● **THE TASK**:
Restate the records underneath, keeping each one exactly the same.

*** Opening of DATASET CONTENT ***

[src/hdl/sia_code_buf.sv]
// sia_code_buf: two-entry receive buffer for one received code.
// assumes the code input is synchronous and i_rd pulses once per read.
module sia_code_buf
(
   input wire logic i_clk,
   input wire logic i_rst,
   input wire logic [sia_pkg::CODE_W-1:0] i_code,
   input wire logic i_enable,
   input wire logic i_rd,
   output logic [sia_pkg::CODE_W-1:0] o_code,
   output logic o_new
);
   sia_pkg::sia_buf_type s;
   sia_pkg::sia_buf_type next_s;
   logic changed;

   always_comb
   begin
      next_s = s;
      o_new = 1'b0;
      changed = (i_code != s.last_in);
      next_s.last_in = i_code;
      if (i_rd)
      begin
         next_s.unread = 1'b0;
         next_s.announced = 1'b0;
         if (s.spare_valid)
         begin
            // unread spare moves up at once and is a fresh event
            next_s.shown = s.spare;
            next_s.unread = 1'b1;
            next_s.spare_valid = 1'b0;
         end
      end
      if (changed)
      begin
         if (!next_s.unread)
         begin
            next_s.shown = i_code;
            next_s.unread = 1'b1;
         end
         else
         begin
            // spare always keeps the newest code
            next_s.spare = i_code;
            next_s.spare_valid = 1'b1;
         end
      end
      // announcement waits for the enable
      if (s.unread && !s.announced && i_enable)
      begin
         o_new = 1'b1;
         next_s.announced = 1'b1;
      end
   end

   always_ff @(posedge i_clk)
   begin
      if (i_rst)
         s <= '0;
      else
         s <= next_s;
   end

   assign o_code = s.shown;
endmodule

*** Close of DATASET CONTENT ***

● **RESPONSE**:
[src/hdl/sia_code_buf.sv]
// sia_code_buf: two-entry receive buffer for one received code.
// assumes the code input is synchronous and i_rd pulses once per read.
module sia_code_buf
(
   input wire logic i_clk,
   input wire logic i_rst,
   input wire logic [sia_pkg::CODE_W-1:0] i_code,
   input wire logic i_enable,
   input wire logic i_rd,
   output logic [sia_pkg::CODE_W-1:0] o_code,
   output logic o_new
);
   sia_pkg::sia_buf_type s;
   sia_pkg::sia_buf_type next_s;
   logic changed;

   always_comb
   begin
      next_s = s;
      o_new = 1'b0;
      changed = (i_code != s.last_in);
      next_s.last_in = i_code;
      if (i_rd)
      begin
         next_s.unread = 1'b0;
         next_s.announced = 1'b0;
         if (s.spare_valid)
         begin
            // unread spare moves up at once and is a fresh event
            next_s.shown = s.spare;
            next_s.unread = 1'b1;
            next_s.spare_valid = 1'b0;
         end
      end
      if (changed)
      begin
         if (!next_s.unread)
         begin
            next_s.shown = i_code;
            next_s.unread = 1'b1;
         end
         else
         begin
            // spare always keeps the newest code
            next_s.spare = i_code;
            next_s.spare_valid = 1'b1;
         end
      end
      // announcement waits for the enable
      if (s.unread && !s.announced && i_enable)
      begin
         o_new = 1'b1;
         next_s.announced = 1'b1;
      end
   end

   always_ff @(posedge i_clk)
   begin
      if (i_rst)
         s <= '0;
      else
         s <= next_s;
   end

   assign o_code = s.shown;
endmodule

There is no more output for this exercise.